This is verified as being by the original poster of the question

Dear all,

I’d like to offer a little more from my side as your advice is fantastic but some things need to be a little more clear to paint the right picture.

Sex is not love however, we are not talking just a handful of moments here – Its worth me mentioning here that my girlfriend is 23 years old and lost her real virginity (she was raped at age 7-8years so she wasn’t sure if this was technically still intact) at age 21 to a guy who ‘bar fined’ her (paid for sex) – actually she was only bar fined in agreement with the bar owner as she was a virgin but she was only to accompany the guy on a bar hop and food – he took her (she was very young and naive) to his hotel and raped her (not sure what the definition of rape is but she certainly remembers having to have sex with this guy against her will but froze at that point as was extremely scared – that’s rape to me). Since then she had slept with over 350 guys (this is all within a 2 year period).

I am not trying to seek more advice here because all your advice’s have very much cleared my mind but I do want to make sure I am thorough in obtaining the advice and not to leave any points out that might be useful.

My priorities are to get my mind looking at all of this is a sensible way and not to overreact or make a decision that would be unwise for both my girlfriend and I.

Regarding the lying – when I met my girlfriend I was happy to be alone and to have fun having just left my marriage and this was the first time I had ever entered the bar in question. Whats interesting is that this bar (and I am not trying to say I haven’t intentionally been in bars with girls to pay for sex in the past cos I have) is a very general bar – my friend and I went in for the party that was going on inside. This bar has a party every Sunday for those that have the day off work which includes, many Filipino house keepers, Indian and Bangladesh Builders, Expats (like me, I am from the UK originally but have been in Singapore for more than 10years), bar girls (girls you pay for sex), holiday makers and general population having a good time.

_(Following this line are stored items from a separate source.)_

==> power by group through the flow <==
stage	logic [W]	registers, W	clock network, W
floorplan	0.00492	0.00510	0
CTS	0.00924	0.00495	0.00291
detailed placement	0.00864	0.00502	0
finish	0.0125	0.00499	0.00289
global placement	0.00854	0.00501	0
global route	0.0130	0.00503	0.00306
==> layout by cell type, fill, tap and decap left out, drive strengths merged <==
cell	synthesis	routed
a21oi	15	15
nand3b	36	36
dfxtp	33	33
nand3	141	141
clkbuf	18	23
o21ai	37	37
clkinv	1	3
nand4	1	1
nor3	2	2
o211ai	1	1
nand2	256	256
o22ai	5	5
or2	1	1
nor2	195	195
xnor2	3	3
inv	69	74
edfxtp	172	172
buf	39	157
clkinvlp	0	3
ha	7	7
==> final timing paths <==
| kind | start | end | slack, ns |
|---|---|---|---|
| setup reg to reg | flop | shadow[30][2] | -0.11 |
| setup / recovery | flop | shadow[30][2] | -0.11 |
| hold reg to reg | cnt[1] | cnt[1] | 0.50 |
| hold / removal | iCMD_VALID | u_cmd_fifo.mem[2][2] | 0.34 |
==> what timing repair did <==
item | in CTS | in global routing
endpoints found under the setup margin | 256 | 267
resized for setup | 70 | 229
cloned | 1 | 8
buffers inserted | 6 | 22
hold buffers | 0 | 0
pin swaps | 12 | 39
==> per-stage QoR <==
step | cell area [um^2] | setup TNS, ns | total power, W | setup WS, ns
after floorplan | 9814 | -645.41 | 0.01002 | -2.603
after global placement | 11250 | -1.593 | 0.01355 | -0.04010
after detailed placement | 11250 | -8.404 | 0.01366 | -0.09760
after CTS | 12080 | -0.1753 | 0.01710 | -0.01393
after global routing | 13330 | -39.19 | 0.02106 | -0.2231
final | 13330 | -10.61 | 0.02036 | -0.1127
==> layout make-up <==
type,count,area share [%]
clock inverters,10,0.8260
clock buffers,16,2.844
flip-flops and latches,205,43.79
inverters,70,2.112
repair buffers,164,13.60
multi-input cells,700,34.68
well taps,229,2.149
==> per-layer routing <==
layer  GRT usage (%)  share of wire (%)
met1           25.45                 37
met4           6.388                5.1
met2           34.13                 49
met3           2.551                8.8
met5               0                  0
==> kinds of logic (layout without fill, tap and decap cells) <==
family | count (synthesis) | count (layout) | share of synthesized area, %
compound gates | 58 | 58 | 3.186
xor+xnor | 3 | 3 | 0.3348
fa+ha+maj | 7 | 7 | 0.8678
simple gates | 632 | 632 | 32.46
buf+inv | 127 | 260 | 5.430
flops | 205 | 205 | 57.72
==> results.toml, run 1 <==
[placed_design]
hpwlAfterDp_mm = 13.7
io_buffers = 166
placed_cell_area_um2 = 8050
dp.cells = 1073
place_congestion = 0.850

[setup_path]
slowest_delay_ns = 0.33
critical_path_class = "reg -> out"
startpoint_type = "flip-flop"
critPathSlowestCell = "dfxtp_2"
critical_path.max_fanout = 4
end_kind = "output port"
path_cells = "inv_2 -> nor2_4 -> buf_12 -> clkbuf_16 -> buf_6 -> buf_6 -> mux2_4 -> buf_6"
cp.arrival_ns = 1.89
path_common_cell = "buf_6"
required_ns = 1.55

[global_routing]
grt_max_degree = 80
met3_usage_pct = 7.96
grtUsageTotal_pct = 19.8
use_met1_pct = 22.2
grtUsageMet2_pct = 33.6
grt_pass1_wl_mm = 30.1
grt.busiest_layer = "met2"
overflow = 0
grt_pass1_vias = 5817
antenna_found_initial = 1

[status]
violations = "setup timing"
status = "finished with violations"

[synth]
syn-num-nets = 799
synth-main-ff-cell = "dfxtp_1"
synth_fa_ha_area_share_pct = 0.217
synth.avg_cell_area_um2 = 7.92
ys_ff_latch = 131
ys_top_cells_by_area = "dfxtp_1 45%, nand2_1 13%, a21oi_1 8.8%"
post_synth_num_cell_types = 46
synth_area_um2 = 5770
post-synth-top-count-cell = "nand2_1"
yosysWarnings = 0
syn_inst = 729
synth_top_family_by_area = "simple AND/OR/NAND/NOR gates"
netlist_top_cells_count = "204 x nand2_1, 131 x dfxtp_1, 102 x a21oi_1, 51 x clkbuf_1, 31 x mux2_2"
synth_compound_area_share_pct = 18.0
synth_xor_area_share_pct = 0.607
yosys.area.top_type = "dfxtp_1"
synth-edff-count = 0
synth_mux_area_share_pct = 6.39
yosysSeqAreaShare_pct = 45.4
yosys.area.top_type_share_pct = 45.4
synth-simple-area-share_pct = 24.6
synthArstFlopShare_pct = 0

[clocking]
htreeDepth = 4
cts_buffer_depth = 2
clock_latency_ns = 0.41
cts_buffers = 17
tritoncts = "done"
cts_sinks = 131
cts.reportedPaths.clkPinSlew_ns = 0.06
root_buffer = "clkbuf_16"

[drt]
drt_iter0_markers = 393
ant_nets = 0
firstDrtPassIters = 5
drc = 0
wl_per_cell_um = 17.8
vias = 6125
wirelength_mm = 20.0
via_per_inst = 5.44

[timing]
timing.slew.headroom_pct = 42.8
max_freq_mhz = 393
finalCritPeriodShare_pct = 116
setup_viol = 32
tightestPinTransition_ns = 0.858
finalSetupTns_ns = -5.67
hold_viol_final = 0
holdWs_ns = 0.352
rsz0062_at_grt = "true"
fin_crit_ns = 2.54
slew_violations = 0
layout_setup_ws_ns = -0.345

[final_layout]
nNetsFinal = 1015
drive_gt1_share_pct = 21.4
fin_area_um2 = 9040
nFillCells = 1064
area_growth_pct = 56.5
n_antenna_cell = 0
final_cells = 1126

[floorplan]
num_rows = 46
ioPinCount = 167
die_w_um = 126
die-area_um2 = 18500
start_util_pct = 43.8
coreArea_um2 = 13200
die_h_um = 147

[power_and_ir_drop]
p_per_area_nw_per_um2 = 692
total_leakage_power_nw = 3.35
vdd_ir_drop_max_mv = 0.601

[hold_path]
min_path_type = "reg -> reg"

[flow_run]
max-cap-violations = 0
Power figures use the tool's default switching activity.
$ cat src/rtl/fifo_wr_ctrl.sv
// Write-side FIFO test controller: waits for empty, settles, bursts an incrementing pattern.
// Optional burst-length cap enabled by defining FIFO_WR_BURST_LIMIT_EN.
module fifo_wr_ctrl
    import fifo_wr_pkg::*;
#(
    parameter int unsigned DATA_W       = DATA_W_DEF,
    parameter int unsigned DELAY_CYCLES = DELAY_CYCLES_DEF,
    parameter int unsigned BURST_LEN    = 256
) (
    input  logic              wr_clk,
    input  logic              rst_n,
    input  logic              wr_rst_busy,
    input  logic              empty,
    input  logic              almost_full,
    input  logic              full,
    output logic              fifo_wr_en,
    output logic [DATA_W-1:0] fifo_wr_data,
    output logic              wr_busy
);

    localparam logic [DLY_W-1:0] DLY_LAST = DLY_W'(DELAY_CYCLES - 1);

    wr_state_e         state_q, state_d;
    logic              wr_en_q, wr_en_d;
    logic [DATA_W-1:0] data_q, data_d;
    logic [DLY_W-1:0]  cnt_q, cnt_d;
    logic              busy_q, busy_d;
    logic              empty_s;

`ifdef FIFO_WR_BURST_LIMIT_EN
    localparam int unsigned BW = $clog2(BURST_LEN + 1);
    localparam logic [BW-1:0] BURST_LAST = BW'(BURST_LEN - 1);

    logic [BW-1:0] burst_q, burst_d;
`else
    logic unused_burst_len;
    assign unused_burst_len = (BURST_LEN != 0);
`endif

    sync_2ff u_empty_sync (
        .clk_i  (wr_clk),
        .rst_ni (rst_n),
        .d_i    (empty),
        .q_o    (empty_s)
    );

    always_ff @(posedge wr_clk) begin
        if (!rst_n) begin
            state_q <= IDLE;
            wr_en_q <= 1'b0;
            data_q  <= '0;
            cnt_q   <= '0;
            busy_q  <= 1'b0;
`ifdef FIFO_WR_BURST_LIMIT_EN
            burst_q <= '0;
`endif
        end else begin
            state_q <= state_d;
            wr_en_q <= wr_en_d;
            data_q  <= data_d;
            cnt_q   <= cnt_d;
            busy_q  <= busy_d;
`ifdef FIFO_WR_BURST_LIMIT_EN
            burst_q <= burst_d;
`endif
        end
    end

    always_comb begin
        state_d = state_q;
        wr_en_d = wr_en_q;
        data_d  = data_q;
        cnt_d   = cnt_q;
`ifdef FIFO_WR_BURST_LIMIT_EN
        burst_d = burst_q;
`endif
        if (wr_rst_busy) begin
            state_d = IDLE;
            wr_en_d = 1'b0;
            cnt_d   = '0;
        end else begin
            unique case (state_q)
                IDLE: begin
                    wr_en_d = 1'b0;
                    if (empty_s) begin
                        state_d = DELAY;
                        cnt_d   = '0;
                        data_d  = '0;
                    end
                end
                DELAY: begin
                    if (cnt_q == DLY_LAST) begin
                        state_d = WRITE;
                        wr_en_d = 1'b1;
`ifdef FIFO_WR_BURST_LIMIT_EN
                        burst_d = '0;
`endif
                    end else begin
                        cnt_d = cnt_q + 1'b1;
                    end
                end
                WRITE: begin
                    // The word on the bus when almost_full is sampled still lands; data then holds.
                    if (almost_full || full) begin
                        state_d = IDLE;
                        wr_en_d = 1'b0;
`ifdef FIFO_WR_BURST_LIMIT_EN
                    end else if (wr_en_q && (burst_q == BURST_LAST)) begin
                        state_d = IDLE;
                        wr_en_d = 1'b0;
`endif
                    end else if (wr_en_q) begin
                        data_d = data_q + 1'b1;
`ifdef FIFO_WR_BURST_LIMIT_EN
                        burst_d = burst_q + 1'b1;
`endif
                    end
                end
                default: begin
                    state_d = IDLE;
                    wr_en_d = 1'b0;
                end
            endcase
        end
        busy_d = (state_d == DELAY) || (state_d == WRITE);
    end

    assign fifo_wr_en   = wr_en_q;
    assign fifo_wr_data = data_q;
    assign wr_busy      = busy_q;

endmodule
$ cat config.mk
export PLATFORM = sky130hd
export DESIGN_NAME = fifo_wr_ctrl
export DESIGN_NICKNAME = d
export VERILOG_FILES = /design/src/rtl/fifo_wr_pkg.sv /design/src/rtl/sync_2ff.sv /design/src/rtl/fifo_wr_ctrl.sv
export SDC_FILE = /design/constraint.sdc
export NUM_CORES = 1
export LEC_CHECK = 0
export CAP_MARGIN = 20
export CORE_MARGIN = 1
export CORE_UTILIZATION = 51
export DETAILED_ROUTE_END_ITERATION = 12
export GPL_TIMING_DRIVEN = 0
export PLACE_DENSITY = 0.85
export SETUP_SLACK_MARGIN = 0.2
export SLEW_MARGIN = 20
export SYNTH_ARGS = -nofsm -noshare
export SYNTH_HDL_FRONTEND = slang
export SYNTH_SLANG_ARGS = --single-unit
$ cat constraint.sdc
create_clock -name wr_clk -period 1.65 [get_ports wr_clk]
set_input_delay 0.165 -clock wr_clk [delete_from_list [all_inputs] [get_ports wr_clk]]
set_output_delay 0.165 -clock wr_clk [all_outputs]
set_load 0.02 [all_outputs]
**config.mk**
```make
export PLATFORM = sky130hd
export DESIGN_NAME = jtframe_frac_cen_ctrl
export DESIGN_NICKNAME = d
export VERILOG_FILES = /design/src/rtl/jtframe_frac_cen_ctrl.sv
export SDC_FILE = /design/constraint.sdc
export NUM_CORES = 1
export LEC_CHECK = 0
export ABC_AREA = 1
export BUFFER_PORTS_ARGS = -buffer_cell sky130_fd_sc_hd__buf_2
export CORE_ASPECT_RATIO = 0.5
export CORE_MARGIN = 4
export CORE_UTILIZATION = 42
export DETAILED_ROUTE_END_ITERATION = 10
export SLEW_MARGIN = 10
export SYNTH_ARGS = -nofsm -noshare
export SYNTH_HDL_FRONTEND = slang
export SYNTH_SLANG_ARGS = --single-unit
```
**constraint.sdc**
```tcl
create_clock -name clk -period 2 [get_ports clk]
set_input_delay 0 -clock clk [delete_from_list [all_inputs] [get_ports clk]]
set_output_delay 0 -clock clk [all_outputs]
set_load 0.05 [all_outputs]
```
**src/rtl/jtframe_frac_cen_ctrl.sv**
```systemverilog
// jtframe_frac_cen_ctrl: glitch-free n/m updates on cen boundaries, pause gating, optional JTFRAME_CEN_WDOG_EN watchdog
module jtframe_frac_cen_ctrl #(
   parameter int DEF_N  = 1,
   parameter int DEF_M  = 2,
   parameter int SETTLE = 2,
   parameter int TOW    = 12
)(
   input  logic       clk,
   input  logic       rst_n,
   input  logic [9:0] cfg_n,
   input  logic [9:0] cfg_m,
   input  logic       cfg_req,
   output logic       cfg_ack,
   output logic       cfg_bad,
   input  logic       pause,
   output logic       paused,
   input  logic       cen_in,
   output logic [9:0] n,
   output logic [9:0] m,
   output logic       cen,
   output logic       busy,
   output logic       wdog_err
);
   typedef enum logic [1:0] {ST_IDLE, ST_ARM, ST_SETL, ST_PAUSED} state_t;
   state_t st;
   logic [9:0] sh_n, sh_m;
   logic [3:0] scnt;
   logic [TOW-1:0] wcnt;
   logic gate, armed, ok, take, wd_hit;
   assign ok     = cfg_m != '0 && cfg_n != '0 && cfg_n <= cfg_m;
   assign take   = cfg_req & armed;
   assign cen    = cen_in & ~gate;
   assign busy   = st == ST_ARM || st == ST_SETL;
   assign paused = st == ST_PAUSED;
   assign wd_hit = &wcnt;
`ifdef JTFRAME_CEN_WDOG_EN
   always_ff @(posedge clk or negedge rst_n)
      if (!rst_n) wcnt <= '0;
      else wcnt <= (cen_in || st == ST_PAUSED || st == ST_SETL || wd_hit) ? '0 : wcnt + TOW'(1);
`else
   assign wcnt = '0;
`endif
   always_ff @(posedge clk or negedge rst_n)
      if (!rst_n) begin
         st       <= ST_IDLE;
         n        <= 10'(DEF_N);
         m        <= 10'(DEF_M);
         sh_n     <= '0;
         sh_m     <= '0;
         scnt     <= '0;
         gate     <= 1'b0;
         armed    <= 1'b1;
         cfg_ack  <= 1'b0;
         cfg_bad  <= 1'b0;
         wdog_err <= 1'b0;
      end else begin
         cfg_ack <= 1'b0;
         cfg_bad <= 1'b0;
         if (!cfg_req) armed <= 1'b1;
         if (wd_hit) begin
            // enables stopped: fall back to the default ratio, aborting any pending update
            wdog_err <= 1'b1;
            n        <= 10'(DEF_N);
            m        <= 10'(DEF_M);
            gate     <= 1'b0;
            st       <= ST_IDLE;
            if (st == ST_ARM) begin
               cfg_ack <= 1'b1;
               cfg_bad <= 1'b1;
            end
         end else case (st)
            ST_IDLE:
               if (take) begin
                  armed <= 1'b0;
                  if (ok) begin
                     sh_n <= cfg_n;
                     sh_m <= cfg_m;
                     st   <= ST_ARM;
                  end else begin
                     cfg_ack <= 1'b1;
                     cfg_bad <= 1'b1;
                  end
               end else if (pause) begin
                  gate <= 1'b1;
                  st   <= ST_PAUSED;
               end
            ST_ARM:
               if (cen_in) begin
                  n    <= sh_n;
                  m    <= sh_m;
                  gate <= 1'b1;
                  scnt <= 4'(SETTLE - 1);
                  st   <= ST_SETL;
               end
            ST_SETL:
               if (scnt == '0) begin
                  cfg_ack  <= 1'b1;
                  wdog_err <= 1'b0;
                  gate     <= 1'b0;
                  st       <= ST_IDLE;
               end else scnt <= scnt - 4'd1;
            ST_PAUSED: begin
               // output is already gated, so the ratio can change without waiting for an edge
               if (take) begin
                  armed   <= 1'b0;
                  cfg_ack <= 1'b1;
                  cfg_bad <= ~ok;
                  if (ok) begin
                     n        <= cfg_n;
                     m        <= cfg_m;
                     wdog_err <= 1'b0;
                  end
               end
               if (!pause) begin
                  gate <= 1'b0;
                  st   <= ST_IDLE;
               end
            end
         endcase
      end
endmodule
```
==> qor.csv, run 1 <==
stage;metric;value;unit
global_route;first-pass GRT wire length;10900;um
clocking;H-tree depth;2;
global_route;vias in the first global route;2343;
worst_setup_path;WS Path Type;in2reg;
global_route;total congestion overflow;0;
power;sw frac;0.469;
worst_setup_path;CP Cell Sequence;dlygate4sd3_1 -> buf_2 -> inv_1 -> ha_1 -> nand2_1 -> inv_1 -> a21oi_1 -> nand3_1 -> nand2_2 -> nand2_4 -> nand2_2 -> nand2_1 -> buf_6 -> nand2_1 -> nand2_1;
final_layout;synthesis-to-layout area growth;27.0;%
sta;fin. max-slew vios;0;
power;Total Power;5.54;mW
routing;Wirelength per Cell;12.2;um
yosys;count leader, synth;nand2_1;
sta;clock skew;0.00308;ns
place;port bufs;49;
die;# IOs;51;
yosys;syn avg cell area;7.57;sq um
yosys;Post-synth top flop;dfrtp_1;
sta;Peak Freq;552;MHz
sta;Max-slew headroom;0.457;
die;starting density of the core;0.443;
worst_setup_path;critical path endpoint category;register;
final_layout;fillcell total;607;
yosys;Ys Warns;0;
power;sw power;2.60;mW
global_route;total track usage;0.173;
power;combinational power share;0.520;
worst_hold_path;Tightest Hold Check Type;in2reg;
worst_setup_path;cell class contributing the biggest share of worst-path delay;buffers and inverters;
routing;DRT Pass-1 Iters;4;
worst_setup_path;worst path required time;2.18;ns
yosys;most frequent cells after synthesis;nand2_1 (117), inv_1 (54), dfrtp_1 (47);
clocking;clock sink count;50;
clocking;CTS Root Cell;clkbuf_16;
routing;vias per std cell;4.69;
power;Reg power frac;0.307;
yosys;ys async rst share;1.00;
yosys;Synth Cell Area;2750;sq um
die;area of the die;7980;sq um
clocking;CTS Buf Count;5;
worst_setup_path;arrival time of the worst setup path;2.00;ns
power;Max VDD drop;1.02;mV
sta;actual slew at the worst max-slew pin;0.814;ns
die;row cnt;20;
yosys;Post-synth EDFFs;0;
clocking;CTS tree;built;
sta;unrepaired setup endpoints after global routing;no;
global_route;initial antenna violation count;0;
sta;Finish-stage setup viols;0;
sta;Fin. Hold Viols;0;
routing;Routed WL;6380;um
yosys;Synth Instances;363;
power;Int Power;2.94;mW
sta;crit path time final;1.81;ns
die;die height;65.2;um
sta;period utilization;0.906;
final_layout;ant diodes;0;
routing;detailed-route via count;2441;
worst_setup_path;CP Launch Type;primary input;
routing;residual DRC count;0;
worst_setup_path;Max FO, Critical Path;20;
yosys;largest area contributor in the synthesized netlist;dfrtp_1;
yosys;syn nets;404;
power;clock power share;0.173;
worst_setup_path;most frequent cell on the critical path;nand2_1;
flow_run;MaxCap Viol Count;0;
worst_setup_path;slowest stage delay, CP;0.54;ns
place;GPL Wtd Cong;0.845;
die;core area;6210;sq um
clocking;Clock Path Buffers;2;
clocking;Clk Latency, worst-skew pair;0.29;ns
global_route;largest net degree at the start of global routing;42;
yosys;Synth Register Bits;50;
run_status;outcome;finished clean;
die;Die X;122;um
routing;First DRT Iteration DRCs;138;
clocking;Clk pin slew, worst setup/hold paths;0.07;ns
power;static leakage;1.86;nW
sta;final setup TNS;0;ns
yosys;area share of the leading cell type in the synthesized netlist;0.428;
worst_setup_path;Critical-path top delay cell;dlygate4sd3_1;
worst_setup_path;Critical path buffers and inverters;5;
final_layout;nets;473;
final_layout;share of layout cells above drive strength 1;0.171;
power;power per cell area;1590;nW/um^2
routing;DRT antenna net count;0;
yosys;part of the Yosys area used for sequential elements;0.457;
place;hpwl dp;4560;um
clocking;Post-CTS Setup Bufs;0;
yosys;dominant cells by area after synthesis;dfrtp_1 (43%), nand2_1 (16%), inv_1 (7.4%);
yosys;Netlist cell types;25;
==> tightest hold or removal path, cell delays in order <==
cell and delay, ns:
buf_2 0.14, nand2_1 0.07, o21ai_1 0.05
==> repair_timing <==
| action | 4_1_cts | 5_1_grt |
|---|---|---|
| hold endpoints to repair | 51 | 0 |
| resized for setup | 0 | 3 |
| hold buffers | 21 | 0 |
| endpoints found under the setup margin | 0 | 24 |
==> path summary, 6_finish.rpt <==
path | startpoint | to | slack, ns | cells after the start
max | cfg_m[9] | n[5] | 0.19 | 15
min | cfg_n[7] | sh_n[7] | 0.008 | 3
max reg2reg | st[1] | m[9] | 0.32 | 8
min reg2reg | armed | armed | 0.45 | 2
max in group asynchronous | rst_n | m[7] | 0.98 | 3
min in group asynchronous | rst_n | sh_m[1] | 0.34 | 2
==> layout make-up <==
type                            count  area, sq um  share of cell area
Clock buffer                        5          125              0.0359
Inverter                           54          203              0.0581
Tap cell                           88          110              0.0316
Clock inverter                      3         40.0              0.0115
Sequential cell                    50         1250               0.360
Multi-Input combinational cell    243         1210               0.346
Timing Repair Buffer               78          548               0.157
==> sequential cells by signal, indices dropped and copies added, names as in the netlist, 2 cells and up <==
signal,count
m,10
n,10
sh_m,10
sh_n,10
scnt,4
st,2
`src/rtl/iter_div.sv`:
```
// iter_div: unsigned restoring shift-subtract divider
// one quotient bit per cycle, go/busy/done handshake
module iter_div #(
  parameter int WIDTH = 32
) (
  input  logic             clk,
  input  logic             reset,
  input  logic             go,
  input  logic [WIDTH-1:0] left,
  input  logic [WIDTH-1:0] right,
  output logic [WIDTH-1:0] quotient,
  output logic [WIDTH-1:0] remainder,
  output logic             done,
  output logic             busy
);

  localparam int CW = $clog2(WIDTH);

  typedef enum logic [1:0] {
    IDLE,
    CALC,
    DONE
  } state_t;

  state_t           r_state;
  state_t           w_state_nxt;

  // dividend shifts out of the top while quotient bits fill the bottom
  logic [WIDTH-1:0] r_dq;
  logic [WIDTH-1:0] r_div;
  logic [WIDTH-1:0] r_rem;
  logic [WIDTH-1:0] r_quo;
  logic [WIDTH-1:0] r_res_rem;
  logic [CW-1:0]    r_cnt;

  logic [WIDTH:0]   w_shift;
  logic [WIDTH-1:0] w_sub;
  logic [WIDTH-1:0] w_rem_nxt;
  logic [WIDTH-1:0] w_dq_nxt;
  logic             w_ge;
  logic             w_last;
  logic             w_start;

  // partial remainder is WIDTH+1 bits wide only at the compare
  assign w_shift   = {r_rem, r_dq[WIDTH-1]};
  assign w_ge      = w_shift >= {1'b0, r_div};
  // when w_ge holds the true difference fits in WIDTH bits
  assign w_sub     = w_shift[WIDTH-1:0] - r_div;
  assign w_rem_nxt = w_ge ? w_sub : w_shift[WIDTH-1:0];
  assign w_dq_nxt  = {r_dq[WIDTH-2:0], w_ge};
  assign w_last    = (r_cnt == '0);
  assign w_start   = go && (r_state != CALC);

  assign quotient  = r_quo;
  assign remainder = r_res_rem;

  // state register
  always_ff @(posedge clk) begin
    if (reset) r_state <= IDLE;
    else       r_state <= w_state_nxt;
  end

  // next state and handshake outputs
  always_comb begin
    w_state_nxt = r_state;
    done        = 1'b0;
    busy        = 1'b0;
    unique case (r_state)
      IDLE: begin
        if (go) w_state_nxt = CALC;
      end
      CALC: begin
        busy = 1'b1;
        if (w_last) w_state_nxt = DONE;
      end
      DONE: begin
        done        = 1'b1;
        w_state_nxt = go ? CALC : IDLE;
      end
      default: w_state_nxt = IDLE;
    endcase
  end

  // datapath: load on accepted go, iterate in CALC, publish on last step
  always_ff @(posedge clk) begin
    if (reset) begin
      r_dq      <= '0;
      r_div     <= '0;
      r_rem     <= '0;
      r_cnt     <= '0;
      r_quo     <= '0;
      r_res_rem <= '0;
    end else if (w_start) begin
      r_dq  <= left;
      r_div <= right;
      r_rem <= '0;
      r_cnt <= CW'(WIDTH - 1);
    end else if (r_state == CALC) begin
      r_dq  <= w_dq_nxt;
      r_rem <= w_rem_nxt;
      r_cnt <= r_cnt - CW'(1);
      if (w_last) begin
        r_quo     <= w_dq_nxt;
        r_res_rem <= w_rem_nxt;
      end
    end
  end

endmodule

```
--- src/rtl/bcd_counter_multi.sv ---
// Parametrised multi-digit BCD up/down counter with clear, validated parallel load,
// terminal count and wrap pulse. Define BCD_CNT_SAT_EN to saturate instead of wrapping.
module bcd_counter_multi #(
    parameter int DIGITS  = 2,
    parameter int RST_VAL = 0
) (
    input  logic                clk,
    input  logic                rstn,
    input  logic                en,
    input  logic                up_dn,
    input  logic                clr,
    input  logic                load,
    input  logic [4*DIGITS-1:0] load_val,
    output logic [4*DIGITS-1:0] count,
    output logic                tc,
    output logic                wrap,
    output logic                load_err
);

    localparam int W = 4 * DIGITS;

    function automatic logic [W-1:0] to_bcd(input int value);
        logic [W-1:0] res;
        int           v;
        res = '0;
        v   = value;
        for (int i = 0; i < DIGITS; i++) begin
            res[4*i +: 4] = 4'(v % 10);
            v             = v / 10;
        end
        return res;
    endfunction

    function automatic logic is_bcd(input logic [3:0] d);
        return (d <= 4'd9);
    endfunction

    // Returns {ripple-out, next value}; ripple-out set means every digit rolled over.
    function automatic logic [W:0] bcd_step(input logic [W-1:0] v, input logic up);
        logic [W-1:0] r;
        logic         c;
        r = v;
        c = 1'b1;
        for (int i = 0; i < DIGITS; i++) begin
            if (c) begin
                if (up) begin
                    if (v[4*i +: 4] == 4'd9) begin
                        r[4*i +: 4] = 4'd0;
                    end else begin
                        r[4*i +: 4] = v[4*i +: 4] + 4'd1;
                        c           = 1'b0;
                    end
                end else begin
                    if (v[4*i +: 4] == 4'd0) begin
                        r[4*i +: 4] = 4'd9;
                    end else begin
                        r[4*i +: 4] = v[4*i +: 4] - 4'd1;
                        c           = 1'b0;
                    end
                end
            end else begin
                r[4*i +: 4] = v[4*i +: 4];
            end
        end
        return {c, r};
    endfunction

    localparam logic [W-1:0] RST_BCD  = to_bcd(RST_VAL);
    localparam logic [W-1:0] ALL_NINE = {DIGITS{4'h9}};
    localparam logic [W-1:0] ALL_ZERO = '0;

    logic [W-1:0] count_q, count_d;
    logic         wrap_q, wrap_d;
    logic         load_err_q, load_err_d;
    logic [W:0]   step_s;

    assign step_s = bcd_step(count_q, up_dn);

    // Next-state selection with priority clr > load > en.
    always_comb begin
        count_d    = count_q;
        wrap_d     = 1'b0;
        load_err_d = 1'b0;
        if (clr) begin
            count_d = RST_BCD;
        end else if (load) begin
            for (int i = 0; i < DIGITS; i++) begin
                if (is_bcd(load_val[4*i +: 4])) begin
                    count_d[4*i +: 4] = load_val[4*i +: 4];
                end else begin
                    count_d[4*i +: 4] = 4'd0;
                    load_err_d        = 1'b1;
                end
            end
        end else if (en) begin
`ifdef BCD_CNT_SAT_EN
            if (step_s[W]) begin
                count_d = count_q;
            end else begin
                count_d = step_s[W-1:0];
            end
`else
            count_d = step_s[W-1:0];
            wrap_d  = step_s[W];
`endif
        end else begin
            count_d = count_q;
        end
    end

    // State registers with asynchronous active-low reset.
    always_ff @(posedge clk or negedge rstn) begin
        if (!rstn) begin
            count_q    <= RST_BCD;
            wrap_q     <= 1'b0;
            load_err_q <= 1'b0;
        end else begin
            count_q    <= count_d;
            wrap_q     <= wrap_d;
            load_err_q <= load_err_d;
        end
    end

    assign count    = count_q;
    assign wrap     = wrap_q;
    assign load_err = load_err_q;
    assign tc       = en & (up_dn ? (count_q == ALL_NINE) : (count_q == ALL_ZERO));

endmodule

When we first went in we were met by 2 girls from Thailand that wanted to Dance and they were both domestic workers having a day off – we then met some guys we new from the office (expats) and then my friend danced with 2 girls that wanted us to take them home (short time) for money – we declined. I then spotted this beautiful young Filipino girl dancing and I introduced myself to dance (as one does). We danced and then had a few drinks – this is when the two girls (short time girls) started to argue with her – apparently she was on their turf – I asked her what she meant and she told me that she was hired by the bar to make 4k in any manner she could and until then she was tied to the bar. After the bar got its money the same commissions would be available to her. This included entertaining customers, dancing etc with customers, getting many drinks bought and paid for by customers etc etc. I then asked her if that meant going with customers for sex and she said yes but only if she wanted to and that she had only been there 3 weeks and had only left with a couple of guys in the same manner as you would when meeting potential life partners normally. I asked if they paid and she said yes but she said it wasn’t really paying for sex it was more paying to take her out of the bar otherwise she was not allowed to go – I was convinced that meant she was not a hooker.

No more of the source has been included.